For 71 years, the State Lands Commission has had jurisdiction over California's offshore oil leasing. On Jan. 29, the commission rejected PXP's plan, known as the Tranquillon Ridge project, in a 2-to-1 vote. The commission's two Democrats, Garamendi and Controller John Chiang, opposed the project. The third member, representing Finance Director Mike Genest, a Schwarzenegger appointee, voted in favor.
"This project is good for California," Tom Sheehy, a ranking official of the Finance Department, said at a later hearing. Sheehy was the sole vote in favor of the plan.
The commission, and a review by the state attorney general, noted that key provisions of the agreement were not enforceable.

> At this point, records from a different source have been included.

### config.mk
export PLATFORM = sky130hd
export DESIGN_NAME = uart_rx
export DESIGN_NICKNAME = d
export VERILOG_FILES = /design/src/rtl/uart_rx.sv
export SDC_FILE = /design/constraint.sdc
export NUM_CORES = 1
export LEC_CHECK = 0
export BUFFER_PORTS_ARGS = -buffer_cell sky130_fd_sc_hd__buf_2
export CAP_MARGIN = 20
export CORE_UTILIZATION = 55
export CTS_BUF_LIST = sky130_fd_sc_hd__clkbuf_4
export DETAILED_ROUTE_END_ITERATION = 10
export PLACE_DENSITY = 0.72
export SYNTH_ARGS = -nofsm -noshare
export SYNTH_HDL_FRONTEND = slang
export SYNTH_SLANG_ARGS = --single-unit
export TNS_END_PERCENT = 5
### constraint.sdc
create_clock -name clk -period 3.1 [get_ports clk]
set_clock_uncertainty 0.05 [all_clocks]
set_input_delay 0.62 -clock clk [delete_from_list [all_inputs] [get_ports clk]]
set_output_delay 0.62 -clock clk [all_outputs]
set_load 0.03 [all_outputs]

"They, the commission's staff and the attorney general, concluded that the purported benefits could not be enforced or guaranteed, and on that basis they denied it," said Jordan, executive director of the Coastal Protection Network.

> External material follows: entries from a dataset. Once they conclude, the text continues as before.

### src/rtl/ks_pkg.sv
// ks_pkg: shared helpers for the pipelined Kogge-Stone adder.
//   - ks_levels / ks_stages : prefix depth and pipeline stage count
//   - gp_t                  : (generate, propagate) pair handled by prefix cells
//   - gray_cell / black_cell: the two Kogge-Stone prefix operators
package ks_pkg;

    typedef struct packed {
        logic g;
        logic p;
    } gp_t;

    // Number of prefix levels for a WIDTH-bit adder.
    function automatic int ks_levels(input int width);
        return $clog2(width);
    endfunction

    // Register stages = ceil(levels / pipe_every); the last one is the output register.
    function automatic int ks_stages(input int width, input int pipe_every);
        return (ks_levels(width) + pipe_every - 1) / pipe_every;
    endfunction

    // Gray cell: group already reaches the carry-in, so only G is needed.
    function automatic logic gray_cell(input logic g_hi, input logic p_hi, input logic g_lo);
        return g_hi | (p_hi & g_lo);
    endfunction

    // Black cell: full (G, P) combine.
    function automatic gp_t black_cell(input gp_t hi, input gp_t lo);
        gp_t r;
        r.g = hi.g | (hi.p & lo.g);
        r.p = hi.p & lo.p;
        return r;
    endfunction

endpackage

If the lease had been approved, it would have marked the first new state oil-drilling lease in 40 years. The ban on leasing followed the 1969 spill off the Santa Barbara coast, which caused extensive environmental damage and remains a defining moment in the area's environmental history.

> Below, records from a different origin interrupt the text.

## src/rtl/alu_wb_buffer_pkg.sv

```systemverilog
// Shared defaults and occupancy-state type for the ALU writeback buffer.
package alu_wb_buffer_pkg;

    localparam int ALU_DATA_W = 24;  // result / writeback word width
    localparam int ALU_ADDR_W = 4;   // register address width (16 registers)

    // Occupancy of the writeback buffer.
    typedef enum logic [1:0] {
        EMPTY   = 2'd0,
        PARTIAL = 2'd1,
        FULL    = 2'd2
    } occ_e;

endpackage

```

## src/rtl/alu_wb_buffer_fwd.sv

```systemverilog
// wb_fwd_match: youngest-entry match of one decode read address against the
// buffered writeback entries. Pure combinational; instantiated per read port.
module wb_fwd_match #(
    parameter  int DATA_W = 24,
    parameter  int ADDR_W = 4,
    parameter  int DEPTH  = 2,
    localparam int PTR_W  = $clog2(DEPTH)
) (
    input  logic [DEPTH-1:0][DATA_W-1:0] ent_data,
    input  logic [DEPTH-1:0][ADDR_W-1:0] ent_addr,
    input  logic [DEPTH-1:0]             ent_wflag,
    input  logic [PTR_W-1:0]             rd_ptr,
    input  logic [PTR_W:0]               count,
    input  logic [ADDR_W-1:0]            rs_addr,
    output logic                         hit,
    output logic [DATA_W-1:0]            data
);

    // Walk oldest -> youngest so the last (youngest) match wins.
    always_comb begin
        logic [PTR_W-1:0] idx;
        hit  = 1'b0;
        data = '0;
        idx  = '0;
        for (int i = 0; i < DEPTH; i++) begin
            idx = rd_ptr + PTR_W'(i);
            if (((PTR_W+1)'(i) < count) && ent_wflag[idx] &&
                (ent_addr[idx] == rs_addr) && (rs_addr != '0)) begin
                hit  = 1'b1;
                data = ent_data[idx];
            end
        end
    end

endmodule

```

## src/rtl/alu_wb_buffer.sv

```systemverilog
// alu_wb_buffer: small FIFO between the execute stage and the register-file
// write port. InReady depends on registered occupancy only, so a full buffer
// refuses input even in a cycle where it drains.
// Optional feature: define ALU_WB_FWD_EN to add the Rs*/Fwd* forwarding ports.
module alu_wb_buffer
    import alu_wb_buffer_pkg::*;
#(
    parameter int DATA_W = ALU_DATA_W,
    parameter int ADDR_W = ALU_ADDR_W,
    parameter int DEPTH  = 2
) (
    input  logic                      Clock,
    input  logic                      Reset,
    input  logic                      InValid,
    output logic                      InReady,
    input  logic [DATA_W-1:0]         InResult,
    input  logic [ADDR_W-1:0]         InRd,
    input  logic                      InRegWrite,
    output logic                      WbValid,
    input  logic                      WbReady,
    output logic [DATA_W-1:0]         WbData,
    output logic [ADDR_W-1:0]         WbAddr,
    output logic                      WbWrite,
`ifdef ALU_WB_FWD_EN
    input  logic [ADDR_W-1:0]         Rs1Addr,
    input  logic [ADDR_W-1:0]         Rs2Addr,
    output logic                      Fwd1Hit,
    output logic                      Fwd2Hit,
    output logic [DATA_W-1:0]         Fwd1Data,
    output logic [DATA_W-1:0]         Fwd2Data,
`endif
    output logic [$clog2(DEPTH):0]    Count
);

    localparam int PTR_W = $clog2(DEPTH);
    localparam int CNT_W = PTR_W + 1;

    occ_e                        occ_q, occ_d;
    logic [CNT_W-1:0]            count_q, count_d;
    logic [PTR_W-1:0]            wr_ptr_q, wr_ptr_d;
    logic [PTR_W-1:0]            rd_ptr_q, rd_ptr_d;
    logic [DEPTH-1:0][DATA_W-1:0] data_q, data_d;
    logic [DEPTH-1:0][ADDR_W-1:0] addr_q, addr_d;
    logic [DEPTH-1:0]            wflag_q, wflag_d;

    logic push, pop, in_ready, wb_valid;

    assign in_ready = (occ_q != FULL);
    assign wb_valid = (occ_q != EMPTY);
    assign push     = InValid & in_ready;
    assign pop      = wb_valid & WbReady;

    assign InReady = in_ready;
    assign WbValid = wb_valid;
    assign Count   = count_q;
    // Head fields are forced to zero while empty so stale slots never leak.
    assign WbData  = wb_valid ? data_q[rd_ptr_q] : '0;
    assign WbAddr  = wb_valid ? addr_q[rd_ptr_q] : '0;
    assign WbWrite = wb_valid & wflag_q[rd_ptr_q];

    // Occupancy FSM: one step per cycle, driven only by accepted push/pop.
    always_comb begin
        occ_d = occ_q;
        case (occ_q)
            EMPTY: if (push) occ_d = PARTIAL;
            PARTIAL: begin
                if (push && !pop && count_q == CNT_W'(DEPTH - 1)) occ_d = FULL;
                else if (pop && !push && count_q == CNT_W'(1))    occ_d = EMPTY;
            end
            FULL: if (pop) occ_d = PARTIAL;
            default: occ_d = EMPTY;
        endcase
    end

    // Pointer, count and entry storage updates.
    always_comb begin
        count_d  = count_q;
        wr_ptr_d = wr_ptr_q;
        rd_ptr_d = rd_ptr_q;
        data_d   = data_q;
        addr_d   = addr_q;
        wflag_d  = wflag_q;
        case ({push, pop})
            2'b10:   count_d = count_q + CNT_W'(1);
            2'b01:   count_d = count_q - CNT_W'(1);
            default: count_d = count_q;
        endcase
        // push and pop never hit the same slot: that needs empty or full.
        if (pop) begin
            wflag_d[rd_ptr_q] = 1'b0;
            rd_ptr_d          = rd_ptr_q + PTR_W'(1);
        end
        if (push) begin
            data_d[wr_ptr_q]  = InResult;
            addr_d[wr_ptr_q]  = InRd;
            // r0 is hardwired zero: keep the slot but never write it.
            wflag_d[wr_ptr_q] = InRegWrite & (InRd != '0);
            wr_ptr_d          = wr_ptr_q + PTR_W'(1);
        end
    end

    // State registers; reset discards every buffered entry.
    always_ff @(posedge Clock or negedge Reset) begin
        if (!Reset) begin
            occ_q    <= EMPTY;
            count_q  <= '0;
            wr_ptr_q <= '0;
            rd_ptr_q <= '0;
            data_q   <= '0;
            addr_q   <= '0;
            wflag_q  <= '0;
        end else begin
            occ_q    <= occ_d;
            count_q  <= count_d;
            wr_ptr_q <= wr_ptr_d;
            rd_ptr_q <= rd_ptr_d;
            data_q   <= data_d;
            addr_q   <= addr_d;
            wflag_q  <= wflag_d;
        end
    end

`ifdef ALU_WB_FWD_EN
    wb_fwd_match #(.DATA_W(DATA_W), .ADDR_W(ADDR_W), .DEPTH(DEPTH)) u_fwd1 (
        .ent_data (data_q),
        .ent_addr (addr_q),
        .ent_wflag(wflag_q),
        .rd_ptr   (rd_ptr_q),
        .count    (count_q),
        .rs_addr  (Rs1Addr),
        .hit      (Fwd1Hit),
        .data     (Fwd1Data)
    );

    wb_fwd_match #(.DATA_W(DATA_W), .ADDR_W(ADDR_W), .DEPTH(DEPTH)) u_fwd2 (
        .ent_data (data_q),
        .ent_addr (addr_q),
        .ent_wflag(wflag_q),
        .rd_ptr   (rd_ptr_q),
        .count    (count_q),
        .rs_addr  (Rs2Addr),
        .hit      (Fwd2Hit),
        .data     (Fwd2Data)
    );
`endif

endmodule

```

But the Commission's decision did not end the debate.
The new language before the conference committee says "it is in the public interest to reconsider applications from operators with existing offshore drilling platforms on federal lands…the provisions of this act are necessary for the promotion of the public interest and are of statewide concern," according to a version drafted by the Legislative Counsel's office and provided by the administration.
Nearly three dozen environmental groups wrote the governor and legislative leaders in opposition to the proposal. The groups said it "threatens to unravel" the existing system of environmental review and independent boards and commissions. U.S. Sen. Barbara Boxer, a Democrat, also opposes Tranquillon Ridge, as do lawmakers in the state Senate and Assembly representing coastal districts.
Supporters of the plan say it would generate $1.8 billion for the state and some $313 million for Santa Barbara County over 14 years. But the dollar amounts and other details are not included in the draft language, which focuses on the transfer of authority over the lease to the Finance Department.
"The oil and gas reserves are owned by the state of California, and already are being siphoned in an inefficient manner from the existing platform," said a fact sheet provided by backers of the project. "If this project doesn't go forward, then that oil infrastructure is going to sit there for decades and decades and decades," Sheehy noted.
The Porter Novelli communications company is working on building public support for the plan, and PXP's lobbyist is Aaron Read of Aaron Read & Associates, a veteran Sacramento lobbying firm.
The plan is not yet in the printed form of a bill, but it is likely to be drafted this week and go before the two-house conference committee.
At the same time that the administration is pushing the PXP project, the governor also is seeking federal stimulus money to ease, or mitigate, the environmental impacts of offshore drilling. The governor's office referred a reporter to the Legislature. There was no immediate comment.
"Mitigation monies are funds used to defray the cost of harm. You can't mitigate something unless you anticipate h
arm. If they are looking for mitigation money, they are acknowledging that there is likely to be harm," Nava said.